**Dataset**.
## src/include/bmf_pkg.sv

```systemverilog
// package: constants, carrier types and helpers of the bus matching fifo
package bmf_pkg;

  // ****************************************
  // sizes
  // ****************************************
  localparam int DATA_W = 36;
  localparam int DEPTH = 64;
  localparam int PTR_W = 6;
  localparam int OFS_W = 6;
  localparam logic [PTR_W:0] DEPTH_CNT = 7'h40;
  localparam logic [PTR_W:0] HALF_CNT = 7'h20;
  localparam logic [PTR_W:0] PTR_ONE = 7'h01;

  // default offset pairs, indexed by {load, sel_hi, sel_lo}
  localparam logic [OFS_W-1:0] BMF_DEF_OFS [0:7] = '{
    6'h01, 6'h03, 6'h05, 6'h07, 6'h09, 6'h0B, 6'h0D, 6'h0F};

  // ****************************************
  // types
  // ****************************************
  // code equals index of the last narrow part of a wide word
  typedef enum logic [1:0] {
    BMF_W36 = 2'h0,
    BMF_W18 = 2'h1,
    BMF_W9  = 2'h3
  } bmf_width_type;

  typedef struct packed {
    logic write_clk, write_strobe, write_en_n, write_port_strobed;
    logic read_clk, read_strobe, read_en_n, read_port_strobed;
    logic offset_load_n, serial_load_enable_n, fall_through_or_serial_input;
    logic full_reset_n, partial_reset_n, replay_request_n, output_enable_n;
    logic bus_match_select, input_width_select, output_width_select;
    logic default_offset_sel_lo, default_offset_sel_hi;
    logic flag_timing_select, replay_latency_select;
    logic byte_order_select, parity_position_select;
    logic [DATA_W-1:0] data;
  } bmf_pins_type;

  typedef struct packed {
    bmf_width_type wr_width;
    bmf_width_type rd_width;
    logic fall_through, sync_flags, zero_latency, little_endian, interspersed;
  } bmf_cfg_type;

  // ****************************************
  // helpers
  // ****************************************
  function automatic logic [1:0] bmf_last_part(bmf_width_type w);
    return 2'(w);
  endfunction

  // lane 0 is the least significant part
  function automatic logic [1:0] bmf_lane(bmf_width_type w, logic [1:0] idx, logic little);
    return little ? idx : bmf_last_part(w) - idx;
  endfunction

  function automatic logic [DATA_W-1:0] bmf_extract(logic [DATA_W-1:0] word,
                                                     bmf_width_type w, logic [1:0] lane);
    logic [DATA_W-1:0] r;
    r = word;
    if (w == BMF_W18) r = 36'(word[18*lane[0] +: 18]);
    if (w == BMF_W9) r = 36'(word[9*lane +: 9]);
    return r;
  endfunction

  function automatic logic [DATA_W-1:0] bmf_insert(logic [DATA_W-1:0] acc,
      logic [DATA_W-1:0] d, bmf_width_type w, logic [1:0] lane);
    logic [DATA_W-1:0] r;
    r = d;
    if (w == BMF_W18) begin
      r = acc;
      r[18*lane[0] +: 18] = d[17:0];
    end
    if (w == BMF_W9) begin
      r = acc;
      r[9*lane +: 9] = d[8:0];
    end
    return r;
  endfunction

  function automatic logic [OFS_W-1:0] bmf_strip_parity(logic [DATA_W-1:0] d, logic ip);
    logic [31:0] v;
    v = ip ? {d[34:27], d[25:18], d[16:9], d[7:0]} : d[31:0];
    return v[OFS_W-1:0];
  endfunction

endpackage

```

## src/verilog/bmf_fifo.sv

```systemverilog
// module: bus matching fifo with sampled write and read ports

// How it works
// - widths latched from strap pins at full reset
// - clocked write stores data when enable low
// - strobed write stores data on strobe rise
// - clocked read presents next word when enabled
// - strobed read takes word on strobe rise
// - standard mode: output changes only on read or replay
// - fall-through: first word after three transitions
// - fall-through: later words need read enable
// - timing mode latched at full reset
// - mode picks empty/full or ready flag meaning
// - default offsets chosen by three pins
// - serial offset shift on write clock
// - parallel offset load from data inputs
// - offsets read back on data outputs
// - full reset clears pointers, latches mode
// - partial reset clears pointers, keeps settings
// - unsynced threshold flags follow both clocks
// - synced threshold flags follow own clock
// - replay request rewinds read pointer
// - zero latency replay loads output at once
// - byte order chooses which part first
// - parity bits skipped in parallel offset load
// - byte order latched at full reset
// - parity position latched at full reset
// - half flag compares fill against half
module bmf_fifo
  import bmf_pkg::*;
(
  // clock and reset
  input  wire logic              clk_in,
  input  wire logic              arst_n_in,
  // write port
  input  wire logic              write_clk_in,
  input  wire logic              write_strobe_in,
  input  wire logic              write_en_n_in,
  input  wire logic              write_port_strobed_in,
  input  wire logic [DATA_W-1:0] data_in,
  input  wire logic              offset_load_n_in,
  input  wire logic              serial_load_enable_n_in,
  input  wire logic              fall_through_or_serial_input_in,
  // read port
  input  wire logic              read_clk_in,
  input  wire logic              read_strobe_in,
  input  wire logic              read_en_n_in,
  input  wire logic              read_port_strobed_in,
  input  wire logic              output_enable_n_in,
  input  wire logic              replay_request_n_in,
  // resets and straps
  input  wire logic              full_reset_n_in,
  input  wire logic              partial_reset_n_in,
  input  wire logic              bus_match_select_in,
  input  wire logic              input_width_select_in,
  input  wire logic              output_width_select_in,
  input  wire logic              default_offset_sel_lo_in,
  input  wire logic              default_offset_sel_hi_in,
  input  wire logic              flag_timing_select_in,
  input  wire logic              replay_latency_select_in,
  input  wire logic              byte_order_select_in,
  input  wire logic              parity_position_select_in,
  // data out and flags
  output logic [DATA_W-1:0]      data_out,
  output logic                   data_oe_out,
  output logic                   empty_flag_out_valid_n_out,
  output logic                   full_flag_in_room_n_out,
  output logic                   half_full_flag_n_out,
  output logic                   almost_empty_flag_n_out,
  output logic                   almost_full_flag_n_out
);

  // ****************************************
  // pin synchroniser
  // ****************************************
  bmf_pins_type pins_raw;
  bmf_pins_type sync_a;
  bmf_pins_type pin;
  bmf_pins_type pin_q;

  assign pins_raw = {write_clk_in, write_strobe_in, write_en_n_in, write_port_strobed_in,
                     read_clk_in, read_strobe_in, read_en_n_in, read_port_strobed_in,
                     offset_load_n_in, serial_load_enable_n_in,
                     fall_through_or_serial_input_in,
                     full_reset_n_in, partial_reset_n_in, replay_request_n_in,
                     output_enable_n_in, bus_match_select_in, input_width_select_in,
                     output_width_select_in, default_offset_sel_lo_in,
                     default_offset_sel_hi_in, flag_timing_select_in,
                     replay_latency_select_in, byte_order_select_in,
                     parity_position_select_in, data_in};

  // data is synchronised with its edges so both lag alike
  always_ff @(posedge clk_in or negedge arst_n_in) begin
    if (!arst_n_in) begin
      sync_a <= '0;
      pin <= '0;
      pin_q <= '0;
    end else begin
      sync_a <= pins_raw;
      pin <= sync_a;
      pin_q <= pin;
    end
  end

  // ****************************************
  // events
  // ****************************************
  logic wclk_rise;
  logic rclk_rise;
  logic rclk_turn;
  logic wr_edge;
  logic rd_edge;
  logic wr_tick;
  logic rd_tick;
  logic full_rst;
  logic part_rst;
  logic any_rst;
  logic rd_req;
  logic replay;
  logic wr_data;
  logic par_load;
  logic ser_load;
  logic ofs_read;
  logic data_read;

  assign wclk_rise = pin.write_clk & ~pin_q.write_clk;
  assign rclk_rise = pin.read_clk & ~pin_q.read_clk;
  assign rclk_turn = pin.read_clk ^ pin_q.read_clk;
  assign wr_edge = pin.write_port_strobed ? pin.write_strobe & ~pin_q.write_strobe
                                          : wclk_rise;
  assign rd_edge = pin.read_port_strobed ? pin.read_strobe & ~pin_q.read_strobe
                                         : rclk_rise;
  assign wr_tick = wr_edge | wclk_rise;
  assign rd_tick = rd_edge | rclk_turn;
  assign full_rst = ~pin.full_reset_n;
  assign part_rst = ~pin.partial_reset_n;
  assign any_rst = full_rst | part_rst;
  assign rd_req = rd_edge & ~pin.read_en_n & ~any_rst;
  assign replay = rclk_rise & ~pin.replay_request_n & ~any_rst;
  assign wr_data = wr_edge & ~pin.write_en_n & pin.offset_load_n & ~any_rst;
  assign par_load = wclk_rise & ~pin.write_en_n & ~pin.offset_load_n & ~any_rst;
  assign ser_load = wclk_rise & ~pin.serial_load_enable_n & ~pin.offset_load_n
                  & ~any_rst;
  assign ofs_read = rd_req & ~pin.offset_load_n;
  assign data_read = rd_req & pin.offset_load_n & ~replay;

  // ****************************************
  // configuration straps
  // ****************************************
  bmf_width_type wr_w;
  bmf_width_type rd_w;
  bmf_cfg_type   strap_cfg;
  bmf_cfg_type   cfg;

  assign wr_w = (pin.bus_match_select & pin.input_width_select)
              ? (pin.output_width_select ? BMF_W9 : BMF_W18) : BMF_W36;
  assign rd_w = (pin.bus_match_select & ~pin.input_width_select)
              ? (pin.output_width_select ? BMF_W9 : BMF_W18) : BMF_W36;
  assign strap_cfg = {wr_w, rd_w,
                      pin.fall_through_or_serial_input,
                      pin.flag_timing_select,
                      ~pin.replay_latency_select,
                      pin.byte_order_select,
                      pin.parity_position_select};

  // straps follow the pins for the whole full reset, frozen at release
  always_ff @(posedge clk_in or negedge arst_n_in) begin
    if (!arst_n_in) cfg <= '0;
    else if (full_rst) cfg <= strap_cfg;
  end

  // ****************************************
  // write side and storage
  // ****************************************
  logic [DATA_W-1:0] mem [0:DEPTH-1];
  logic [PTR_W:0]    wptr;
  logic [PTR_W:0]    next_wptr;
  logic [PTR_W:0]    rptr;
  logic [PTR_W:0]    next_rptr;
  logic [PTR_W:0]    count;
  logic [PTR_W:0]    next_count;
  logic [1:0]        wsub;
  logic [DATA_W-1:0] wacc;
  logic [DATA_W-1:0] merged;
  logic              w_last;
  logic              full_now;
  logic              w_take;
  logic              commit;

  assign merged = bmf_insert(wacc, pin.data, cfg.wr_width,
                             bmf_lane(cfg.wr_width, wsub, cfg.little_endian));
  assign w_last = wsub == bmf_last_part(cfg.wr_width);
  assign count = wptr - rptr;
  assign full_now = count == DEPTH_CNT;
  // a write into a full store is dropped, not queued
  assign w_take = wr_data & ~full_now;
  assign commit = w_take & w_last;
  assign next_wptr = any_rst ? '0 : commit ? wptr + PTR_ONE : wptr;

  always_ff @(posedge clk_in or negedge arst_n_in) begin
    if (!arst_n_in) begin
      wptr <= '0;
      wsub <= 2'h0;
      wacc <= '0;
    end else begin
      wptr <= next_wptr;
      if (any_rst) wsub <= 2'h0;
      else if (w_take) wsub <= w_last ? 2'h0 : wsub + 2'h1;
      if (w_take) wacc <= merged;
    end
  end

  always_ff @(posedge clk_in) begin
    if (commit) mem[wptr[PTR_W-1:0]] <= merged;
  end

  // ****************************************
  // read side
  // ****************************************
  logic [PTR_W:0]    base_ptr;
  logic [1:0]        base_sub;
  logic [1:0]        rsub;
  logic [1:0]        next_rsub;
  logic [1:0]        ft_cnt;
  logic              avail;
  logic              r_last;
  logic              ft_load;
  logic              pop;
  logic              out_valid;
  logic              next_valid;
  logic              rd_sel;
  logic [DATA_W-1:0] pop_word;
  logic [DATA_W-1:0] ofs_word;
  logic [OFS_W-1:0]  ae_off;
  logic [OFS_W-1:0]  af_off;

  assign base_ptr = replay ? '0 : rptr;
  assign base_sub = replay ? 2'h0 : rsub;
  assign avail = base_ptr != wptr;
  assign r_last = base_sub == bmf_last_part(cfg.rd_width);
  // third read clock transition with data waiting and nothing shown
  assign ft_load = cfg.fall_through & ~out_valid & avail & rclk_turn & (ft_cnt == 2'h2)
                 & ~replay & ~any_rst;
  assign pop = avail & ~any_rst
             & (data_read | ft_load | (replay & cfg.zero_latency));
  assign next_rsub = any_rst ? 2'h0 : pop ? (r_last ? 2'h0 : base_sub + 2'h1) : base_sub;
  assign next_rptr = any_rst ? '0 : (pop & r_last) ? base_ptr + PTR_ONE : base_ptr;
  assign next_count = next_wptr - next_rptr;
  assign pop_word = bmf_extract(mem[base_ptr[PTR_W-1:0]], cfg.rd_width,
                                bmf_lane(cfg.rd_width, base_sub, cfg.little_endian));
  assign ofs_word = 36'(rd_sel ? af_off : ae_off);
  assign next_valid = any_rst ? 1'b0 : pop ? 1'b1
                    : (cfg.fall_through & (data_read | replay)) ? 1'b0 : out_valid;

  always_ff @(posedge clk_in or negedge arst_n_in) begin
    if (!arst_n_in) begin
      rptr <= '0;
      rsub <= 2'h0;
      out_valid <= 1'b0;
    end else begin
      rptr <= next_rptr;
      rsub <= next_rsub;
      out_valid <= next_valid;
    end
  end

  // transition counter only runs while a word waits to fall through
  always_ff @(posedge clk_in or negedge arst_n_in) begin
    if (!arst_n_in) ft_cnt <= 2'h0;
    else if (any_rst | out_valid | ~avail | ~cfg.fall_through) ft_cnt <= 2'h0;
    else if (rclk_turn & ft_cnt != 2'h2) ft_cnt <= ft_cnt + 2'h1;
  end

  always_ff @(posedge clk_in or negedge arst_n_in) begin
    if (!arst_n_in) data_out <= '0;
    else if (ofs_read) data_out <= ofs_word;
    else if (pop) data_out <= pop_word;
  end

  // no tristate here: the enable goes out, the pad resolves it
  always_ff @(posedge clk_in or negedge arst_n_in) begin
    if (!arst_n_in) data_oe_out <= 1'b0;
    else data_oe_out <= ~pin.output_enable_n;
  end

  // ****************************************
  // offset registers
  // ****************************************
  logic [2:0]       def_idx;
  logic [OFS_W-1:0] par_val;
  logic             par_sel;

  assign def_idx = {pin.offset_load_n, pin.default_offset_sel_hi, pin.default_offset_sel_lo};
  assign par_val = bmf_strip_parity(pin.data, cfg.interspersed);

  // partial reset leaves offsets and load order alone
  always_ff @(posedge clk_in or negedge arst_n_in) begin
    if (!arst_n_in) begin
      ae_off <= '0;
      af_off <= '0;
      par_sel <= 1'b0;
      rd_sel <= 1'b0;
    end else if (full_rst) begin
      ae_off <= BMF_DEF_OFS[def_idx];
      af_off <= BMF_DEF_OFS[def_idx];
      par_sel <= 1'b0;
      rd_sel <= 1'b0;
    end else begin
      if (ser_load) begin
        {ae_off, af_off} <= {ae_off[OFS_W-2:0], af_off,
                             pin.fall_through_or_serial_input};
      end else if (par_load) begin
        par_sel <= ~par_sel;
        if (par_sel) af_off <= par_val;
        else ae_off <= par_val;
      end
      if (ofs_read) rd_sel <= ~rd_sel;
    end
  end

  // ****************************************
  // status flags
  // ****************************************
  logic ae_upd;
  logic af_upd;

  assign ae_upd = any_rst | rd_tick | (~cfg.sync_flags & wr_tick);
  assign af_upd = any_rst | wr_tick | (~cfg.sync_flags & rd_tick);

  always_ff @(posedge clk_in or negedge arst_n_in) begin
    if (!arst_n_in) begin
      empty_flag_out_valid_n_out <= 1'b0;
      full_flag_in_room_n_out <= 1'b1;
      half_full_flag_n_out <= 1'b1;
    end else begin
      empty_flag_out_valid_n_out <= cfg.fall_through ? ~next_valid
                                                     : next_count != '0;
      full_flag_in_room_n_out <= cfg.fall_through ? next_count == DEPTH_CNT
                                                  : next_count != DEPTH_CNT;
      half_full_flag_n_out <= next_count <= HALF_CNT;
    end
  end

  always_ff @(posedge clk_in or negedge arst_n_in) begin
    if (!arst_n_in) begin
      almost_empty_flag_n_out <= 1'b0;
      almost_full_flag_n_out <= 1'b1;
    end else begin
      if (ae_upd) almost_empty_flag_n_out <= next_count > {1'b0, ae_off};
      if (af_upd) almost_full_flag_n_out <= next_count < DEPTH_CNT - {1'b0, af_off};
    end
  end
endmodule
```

**What the exercise asks**. The lines to copy are those above that contain the string "mode".

**Response to the exercise**.
// - standard mode: output changes only on read or replay
// - timing mode latched at full reset
// - mode picks empty/full or ready flag meaning
// - full reset clears pointers, latches mode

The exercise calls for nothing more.